▸ **Exercise requirements**
Note each line in the data holding the string "StWaitDone" and report it.

▸ **Data supplied**
⟨
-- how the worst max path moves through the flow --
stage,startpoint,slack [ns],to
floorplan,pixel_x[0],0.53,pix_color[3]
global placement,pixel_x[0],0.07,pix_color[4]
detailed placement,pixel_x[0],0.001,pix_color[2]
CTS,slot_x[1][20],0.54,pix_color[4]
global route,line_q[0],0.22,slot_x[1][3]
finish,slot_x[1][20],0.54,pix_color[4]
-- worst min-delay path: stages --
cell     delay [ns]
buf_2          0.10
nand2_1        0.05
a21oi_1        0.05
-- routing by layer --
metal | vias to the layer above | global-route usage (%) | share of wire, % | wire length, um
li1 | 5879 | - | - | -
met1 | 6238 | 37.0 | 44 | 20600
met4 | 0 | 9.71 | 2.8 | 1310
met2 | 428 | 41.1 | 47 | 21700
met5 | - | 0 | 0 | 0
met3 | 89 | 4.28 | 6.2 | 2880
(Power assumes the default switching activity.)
===== src/rtl/alu_pkg.sv =====
// Shared opcode and FSM encodings for the multicycle EX-stage ALU.
package alu_pkg;

  localparam logic [3:0] ALU_AND   = 4'b0000;
  localparam logic [3:0] ALU_OR    = 4'b0001;
  localparam logic [3:0] ALU_ADD   = 4'b0010;
  localparam logic [3:0] ALU_SUB   = 4'b0110;
  localparam logic [3:0] ALU_SLT   = 4'b0111;
  localparam logic [3:0] ALU_MULTU = 4'b1000;
  localparam logic [3:0] ALU_DIVU  = 4'b1001;
  localparam logic [3:0] ALU_MFHI  = 4'b1010;
  localparam logic [3:0] ALU_MFLO  = 4'b1011;

  typedef enum logic [1:0] {
    S_IDLE = 2'd0,
    S_MUL  = 2'd1,
    S_DIV  = 2'd2,
    S_FIN  = 2'd3
  } state_t;

  typedef enum logic {
    STEP_MUL = 1'b0,
    STEP_DIV = 1'b1
  } step_mode_t;

endpackage


===== src/rtl/alu_muldiv_step.sv =====
// One iteration of the unsigned multiplier (shift-add) or divider (restoring).
// hi/lo hold acc/multiplier for MUL and remainder/quotient for DIV.
module alu_muldiv_step
  import alu_pkg::*;
#(
  parameter int WIDTH = 32
) (
  input  step_mode_t       mode,
  input  logic [WIDTH-1:0] hi,
  input  logic [WIDTH-1:0] lo,
  input  logic [WIDTH-1:0] opnd,
  output logic [WIDTH-1:0] hi_next,
  output logic [WIDTH-1:0] lo_next
);

  logic [WIDTH:0]   mul_sum;
  logic [WIDTH:0]   shifted;
  logic [WIDTH-1:0] diff;
  logic             fits;

  always_comb begin
    // NOTE: every output gets a default first so no path leaves a latch.
    hi_next = '0;
    lo_next = '0;

    mul_sum = {1'b0, hi} + (lo[0] ? {1'b0, opnd} : '0);

    // When the divisor fits, the true difference is below the divisor, so the
    // WIDTH-bit wrapped subtraction is exact.
    shifted = {hi, lo[WIDTH-1]};
    fits    = (shifted >= {1'b0, opnd});
    diff    = shifted[WIDTH-1:0] - opnd;

    if (mode == STEP_MUL) begin
      hi_next = mul_sum[WIDTH:1];
      lo_next = {mul_sum[0], lo[WIDTH-1:1]};
    end else if (fits) begin
      hi_next = diff;
      lo_next = {lo[WIDTH-2:0], 1'b1};
    end else begin
      hi_next = shifted[WIDTH-1:0];
      lo_next = {lo[WIDTH-2:0], 1'b0};
    end
  end

endmodule


===== src/rtl/alu_multicycle.sv =====
// EX-stage ALU: single-cycle logic/arith ops plus iterative MULTU/DIVU into
// HI/LO, read back with MFHI/MFLO. The pipeline stalls while busy is high.
module alu_multicycle
  import alu_pkg::*;
#(
  parameter int WIDTH = 32
) (
  input  logic             clk,
  input  logic             rst_n,
  input  logic             start,
  input  logic [3:0]       control,
  input  logic [WIDTH-1:0] input1,
  input  logic [WIDTH-1:0] input2,
  output logic             busy,
  output logic             done,
  output logic [WIDTH-1:0] result,
  output logic             zero,
  output logic             div_by_zero
);

  localparam int CNT_W = $clog2(WIDTH) + 1;

  state_t           state;
  logic [CNT_W-1:0] cnt;
  logic [WIDTH-1:0] hi;
  logic [WIDTH-1:0] lo;
  logic [WIDTH-1:0] work_hi;
  logic [WIDTH-1:0] work_lo;
  logic [WIDTH-1:0] opnd;
  logic [WIDTH-1:0] alu_out;
  logic [WIDTH-1:0] step_hi;
  logic [WIDTH-1:0] step_lo;
  logic             slt;
  step_mode_t       step_mode;

  assign slt       = ($signed(input1) < $signed(input2));
  assign step_mode = (state == S_DIV) ? STEP_DIV : STEP_MUL;

  always_comb begin
    alu_out = '0;
    case (control)
      ALU_AND:  alu_out = input1 & input2;
      ALU_OR:   alu_out = input1 | input2;
      ALU_ADD:  alu_out = input1 + input2;
      ALU_SUB:  alu_out = input1 - input2;
      ALU_SLT:  alu_out = {{(WIDTH-1){1'b0}}, slt};
      ALU_MFHI: alu_out = hi;
      ALU_MFLO: alu_out = lo;
      default:  alu_out = '0;
    endcase
  end

  alu_muldiv_step #(
    .WIDTH(WIDTH)
  ) u_step (
    .mode    (step_mode),
    .hi      (work_hi),
    .lo      (work_lo),
    .opnd    (opnd),
    .hi_next (step_hi),
    .lo_next (step_lo)
  );

  // NOTE: state uses non-blocking assignments so every register samples the
  // pre-edge values; the whole datapath, HI/LO included, is cleared on reset.
  always_ff @(posedge clk or negedge rst_n) begin
    if (!rst_n) begin
      state       <= S_IDLE;
      cnt         <= '0;
      hi          <= '0;
      lo          <= '0;
      work_hi     <= '0;
      work_lo     <= '0;
      opnd        <= '0;
      busy        <= 1'b0;
      done        <= 1'b0;
      result      <= '0;
      zero        <= 1'b0;
      div_by_zero <= 1'b0;
    end else begin
      done        <= 1'b0;
      div_by_zero <= 1'b0;
      case (state)
        S_IDLE: begin
          if (start) begin
            case (control)
              ALU_MULTU: begin
                work_hi <= '0;
                work_lo <= input2;
                opnd    <= input1;
                cnt     <= CNT_W'(WIDTH);
                busy    <= 1'b1;
                state   <= S_MUL;
              end
              ALU_DIVU: begin
                if (input2 == '0) begin
                  hi          <= input1;
                  lo          <= '1;
                  result      <= '1;
                  zero        <= 1'b0;
                  div_by_zero <= 1'b1;
                  done        <= 1'b1;
                  state       <= S_FIN;
                end else begin
                  work_hi <= '0;
                  work_lo <= input1;
                  opnd    <= input2;
                  cnt     <= CNT_W'(WIDTH);
                  busy    <= 1'b1;
                  state   <= S_DIV;
                end
              end
              default: begin
                result <= alu_out;
                zero   <= (alu_out == '0);
                done   <= 1'b1;
                state  <= S_FIN;
              end
            endcase
          end
        end
        S_MUL, S_DIV: begin
          work_hi <= step_hi;
          work_lo <= step_lo;
          cnt     <= cnt - 1'b1;
          if (cnt == CNT_W'(1)) begin
            hi     <= step_hi;
            lo     <= step_lo;
            result <= step_lo;
            zero   <= (step_lo == '0);
            busy   <= 1'b0;
            done   <= 1'b1;
            state  <= S_FIN;
          end
        end
        S_FIN:   state <= S_IDLE;
        default: state <= S_IDLE;
      endcase
    end
  end

endmodule
### config.mk
export PLATFORM = sky130hd
export DESIGN_NAME = mc_rfr_sched
export DESIGN_NICKNAME = d
export VERILOG_FILES = /design/src/rtl/mc_rfr_sched.sv
export SDC_FILE = /design/constraint.sdc
export NUM_CORES = 1
export LEC_CHECK = 0
export CORE_ASPECT_RATIO = 1.75
export CORE_MARGIN = 2
export CORE_UTILIZATION = 47
export CTS_CLUSTER_SIZE = 8
export DETAILED_ROUTE_END_ITERATION = 12
export GPL_ROUTABILITY_DRIVEN = 0
export PLACE_DENSITY = 0.75
export SKIP_CTS_REPAIR_TIMING = 1
export SLEW_MARGIN = 20
export SYNTH_ARGS = -nofsm -noshare
export SYNTH_HDL_FRONTEND = slang
export SYNTH_SLANG_ARGS = --single-unit
### constraint.sdc
create_clock -name clk -period 1.88 [get_ports clk]
set_input_delay 0.282 -clock clk [delete_from_list [all_inputs] [get_ports clk]]
set_output_delay 0.282 -clock clk [all_outputs]
set_load 0.01 [all_outputs]
===== src/rtl/fetch_arb_if.sv =====
// Fetch request channel: requester-to-arbiter and arbiter-to-engine links share this bundle.
interface fetch_arb_if #(
    parameter int unsigned AddrWidth = 32,
    parameter int unsigned TagWidth  = 2
);
    logic                 req;
    logic [1:0]           cmd;
    logic [TagWidth-1:0]  tag;
    logic [AddrWidth-1:0] addr;
    logic [AddrWidth-1:0] addr_pre;
    logic                 gnt;
    logic                 done;

    modport master (
        output req,
        output cmd,
        output tag,
        output addr,
        output addr_pre,
        input  gnt,
        input  done
    );

    modport slave (
        input  req,
        input  cmd,
        input  tag,
        input  addr,
        input  addr_pre,
        output gnt,
        output done
    );
endinterface


===== src/rtl/fetch_arb.sv =====
// Round-robin arbiter between the read and write controllers for the shared line-fetch
// engine; keeps one fetch in flight and routes grant/done back to its owner.
module fetch_arb #(
    parameter int unsigned AddrWidth     = 32,
    parameter int unsigned ListDepth     = 4,
    parameter int unsigned TimeoutCycles = 1024
) (
    input  logic        clk,
    input  logic        rst,
    fetch_arb_if.slave  rd_fetch,
    fetch_arb_if.slave  wr_fetch,
    fetch_arb_if.master mem_fetch,
    output logic        fetch_busy_o,
    output logic        fetch_owner_o,
    output logic        fetch_timeout_o
);
    localparam int unsigned TagWidth = (ListDepth > 1) ? $clog2(ListDepth) : 1;
    localparam int unsigned CntWidth = $clog2(TimeoutCycles);
    localparam logic [CntWidth-1:0] CntMax = CntWidth'(TimeoutCycles - 1);

    typedef enum logic [1:0] {
        StIdle,
        StIssue,
        StWaitDone
    } state_e;

    state_e state_q, state_d;

    logic                 owner_q, owner_d;
    logic                 last_owner_q, last_owner_d;
    logic [1:0]           cmd_q, cmd_d;
    logic [TagWidth-1:0]  tag_q, tag_d;
    logic [AddrWidth-1:0] addr_q, addr_d;
    logic [AddrWidth-1:0] addr_pre_q, addr_pre_d;
    logic [CntWidth-1:0]  cnt_q, cnt_d;
    logic                 timeout_q, timeout_d;

    logic any_req;
    logic win_wr;

    assign any_req = rd_fetch.req | wr_fetch.req;
    // On a tie the port that did not own the previous fetch wins.
    assign win_wr  = wr_fetch.req & (~rd_fetch.req | ~last_owner_q);

    // State register
    always_ff @(posedge clk or posedge rst) begin
        if (rst) begin
            state_q <= StIdle;
        end else begin
            state_q <= state_d;
        end
    end

    // Next-state logic
    always_comb begin
        state_d = state_q;
        unique case (state_q)
            StIdle: begin
                if (any_req) begin
                    state_d = StIssue;
                end
            end
            StIssue: begin
                if (mem_fetch.gnt) begin
                    state_d = StWaitDone;
                end
            end
            StWaitDone: begin
                if (mem_fetch.done) begin
                    state_d = StIdle;
                end
            end
            default: state_d = StIdle;
        endcase
    end

    // Output decode; gnt and done are routed combinationally to the owner only.
    always_comb begin
        mem_fetch.req = 1'b0;
        rd_fetch.gnt  = 1'b0;
        wr_fetch.gnt  = 1'b0;
        rd_fetch.done = 1'b0;
        wr_fetch.done = 1'b0;
        fetch_busy_o  = 1'b0;
        unique case (state_q)
            StIdle: begin
                fetch_busy_o = 1'b0;
            end
            StIssue: begin
                mem_fetch.req = 1'b1;
                fetch_busy_o  = 1'b1;
                rd_fetch.gnt  = mem_fetch.gnt & ~owner_q;
                wr_fetch.gnt  = mem_fetch.gnt & owner_q;
            end
            StWaitDone: begin
                fetch_busy_o  = 1'b1;
                rd_fetch.done = mem_fetch.done & ~owner_q;
                wr_fetch.done = mem_fetch.done & owner_q;
            end
            default: begin
                fetch_busy_o = 1'b0;
            end
        endcase
    end

    assign fetch_owner_o      = owner_q;
    assign fetch_timeout_o    = timeout_q;
    assign mem_fetch.cmd      = cmd_q;
    assign mem_fetch.tag      = tag_q;
    assign mem_fetch.addr     = addr_q;
    assign mem_fetch.addr_pre = addr_pre_q;

    // Payload capture, ownership history and watchdog next-state
    always_comb begin
        owner_d      = owner_q;
        last_owner_d = last_owner_q;
        cmd_d        = cmd_q;
        tag_d        = tag_q;
        addr_d       = addr_q;
        addr_pre_d   = addr_pre_q;
        cnt_d        = cnt_q;
        timeout_d    = timeout_q;

        if (state_q == StIdle && any_req) begin
            owner_d = win_wr;
            if (win_wr) begin
                cmd_d      = wr_fetch.cmd;
                tag_d      = wr_fetch.tag;
                addr_d     = wr_fetch.addr;
                addr_pre_d = wr_fetch.addr_pre;
            end else begin
                cmd_d      = rd_fetch.cmd;
                tag_d      = rd_fetch.tag;
                addr_d     = rd_fetch.addr;
                addr_pre_d = rd_fetch.addr_pre;
            end
        end

        if (state_q == StWaitDone && mem_fetch.done) begin
            last_owner_d = owner_q;
        end

        if (state_q == StIdle) begin
            cnt_d = '0;
        end else begin
            if (cnt_q != CntMax) begin
                cnt_d = cnt_q + 1'b1;
            end
            // Sticky: only reset clears it, and the fetch itself carries on.
            if (cnt_q == CntMax) begin
                timeout_d = 1'b1;
            end
        end
    end

    always_ff @(posedge clk or posedge rst) begin
        if (rst) begin
            owner_q      <= 1'b0;
            last_owner_q <= 1'b1;
            cmd_q        <= '0;
            tag_q        <= '0;
            addr_q       <= '0;
            addr_pre_q   <= '0;
            cnt_q        <= '0;
            timeout_q    <= 1'b0;
        end else begin
            owner_q      <= owner_d;
            last_owner_q <= last_owner_d;
            cmd_q        <= cmd_d;
            tag_q        <= tag_d;
            addr_q       <= addr_d;
            addr_pre_q   <= addr_pre_d;
            cnt_q        <= cnt_d;
            timeout_q    <= timeout_d;
        end
    end
endmodule


===== src/flat_wrapper.sv =====
// flat-port wrapper written by rule: the top's interface ports become plain ports
module fetch_arb_flat 
#(
    parameter int unsigned AddrWidth     = 32,
    parameter int unsigned ListDepth     = 4,
    parameter int unsigned TimeoutCycles = 1024
)
  (clk, rst, fetch_busy_o, fetch_owner_o, fetch_timeout_o, rd_fetch_req, rd_fetch_cmd, rd_fetch_tag, rd_fetch_addr, rd_fetch_addr_pre, rd_fetch_gnt, rd_fetch_done, wr_fetch_req, wr_fetch_cmd, wr_fetch_tag, wr_fetch_addr, wr_fetch_addr_pre, wr_fetch_gnt, wr_fetch_done, mem_fetch_req, mem_fetch_cmd, mem_fetch_tag, mem_fetch_addr, mem_fetch_addr_pre, mem_fetch_gnt, mem_fetch_done);
  fetch_arb_if #(.AddrWidth(AddrWidth), .TagWidth((2))) rd_fetch_i ();
  fetch_arb_if #(.AddrWidth(AddrWidth), .TagWidth((2))) wr_fetch_i ();
  fetch_arb_if #(.AddrWidth(AddrWidth), .TagWidth((2))) mem_fetch_i ();
  input  logic clk;
  input  logic rst;
  output logic fetch_busy_o;
  output logic fetch_owner_o;
  output logic fetch_timeout_o;
  input wire logic [$bits(rd_fetch_i.req)-1:0] rd_fetch_req;
  input wire logic [$bits(rd_fetch_i.cmd)-1:0] rd_fetch_cmd;
  input wire logic [$bits(rd_fetch_i.tag)-1:0] rd_fetch_tag;
  input wire logic [$bits(rd_fetch_i.addr)-1:0] rd_fetch_addr;
  input wire logic [$bits(rd_fetch_i.addr_pre)-1:0] rd_fetch_addr_pre;
  output wire logic [$bits(rd_fetch_i.gnt)-1:0] rd_fetch_gnt;
  output wire logic [$bits(rd_fetch_i.done)-1:0] rd_fetch_done;
  input wire logic [$bits(wr_fetch_i.req)-1:0] wr_fetch_req;
  input wire logic [$bits(wr_fetch_i.cmd)-1:0] wr_fetch_cmd;
  input wire logic [$bits(wr_fetch_i.tag)-1:0] wr_fetch_tag;
  input wire logic [$bits(wr_fetch_i.addr)-1:0] wr_fetch_addr;
  input wire logic [$bits(wr_fetch_i.addr_pre)-1:0] wr_fetch_addr_pre;
  output wire logic [$bits(wr_fetch_i.gnt)-1:0] wr_fetch_gnt;
  output wire logic [$bits(wr_fetch_i.done)-1:0] wr_fetch_done;
  output wire logic [$bits(mem_fetch_i.req)-1:0] mem_fetch_req;
  output wire logic [$bits(mem_fetch_i.cmd)-1:0] mem_fetch_cmd;
  output wire logic [$bits(mem_fetch_i.tag)-1:0] mem_fetch_tag;
  output wire logic [$bits(mem_fetch_i.addr)-1:0] mem_fetch_addr;
  output wire logic [$bits(mem_fetch_i.addr_pre)-1:0] mem_fetch_addr_pre;
  input wire logic [$bits(mem_fetch_i.gnt)-1:0] mem_fetch_gnt;
  input wire logic [$bits(mem_fetch_i.done)-1:0] mem_fetch_done;
  assign rd_fetch_i.req = rd_fetch_req;
  assign rd_fetch_i.cmd = rd_fetch_cmd;
  assign rd_fetch_i.tag = rd_fetch_tag;
  assign rd_fetch_i.addr = rd_fetch_addr;
  assign rd_fetch_i.addr_pre = rd_fetch_addr_pre;
  assign rd_fetch_gnt = rd_fetch_i.gnt;
  assign rd_fetch_done = rd_fetch_i.done;
  assign wr_fetch_i.req = wr_fetch_req;
  assign wr_fetch_i.cmd = wr_fetch_cmd;
  assign wr_fetch_i.tag = wr_fetch_tag;
  assign wr_fetch_i.addr = wr_fetch_addr;
  assign wr_fetch_i.addr_pre = wr_fetch_addr_pre;
  assign wr_fetch_gnt = wr_fetch_i.gnt;
  assign wr_fetch_done = wr_fetch_i.done;
  assign mem_fetch_req = mem_fetch_i.req;
  assign mem_fetch_cmd = mem_fetch_i.cmd;
  assign mem_fetch_tag = mem_fetch_i.tag;
  assign mem_fetch_addr = mem_fetch_i.addr;
  assign mem_fetch_addr_pre = mem_fetch_i.addr_pre;
  assign mem_fetch_i.gnt = mem_fetch_gnt;
  assign mem_fetch_i.done = mem_fetch_done;
  fetch_arb #(.AddrWidth(AddrWidth), .ListDepth(ListDepth), .TimeoutCycles(TimeoutCycles)) u_core (.clk(clk), .rst(rst), .rd_fetch(rd_fetch_i), .wr_fetch(wr_fetch_i), .mem_fetch(mem_fetch_i), .fetch_busy_o(fetch_busy_o), .fetch_owner_o(fetch_owner_o), .fetch_timeout_o(fetch_timeout_o));
endmodule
⟩
▸ **Response below**
        StWaitDone
                    state_d = StWaitDone;
            StWaitDone: begin
            StWaitDone: begin
        if (state_q == StWaitDone && mem_fetch.done) begin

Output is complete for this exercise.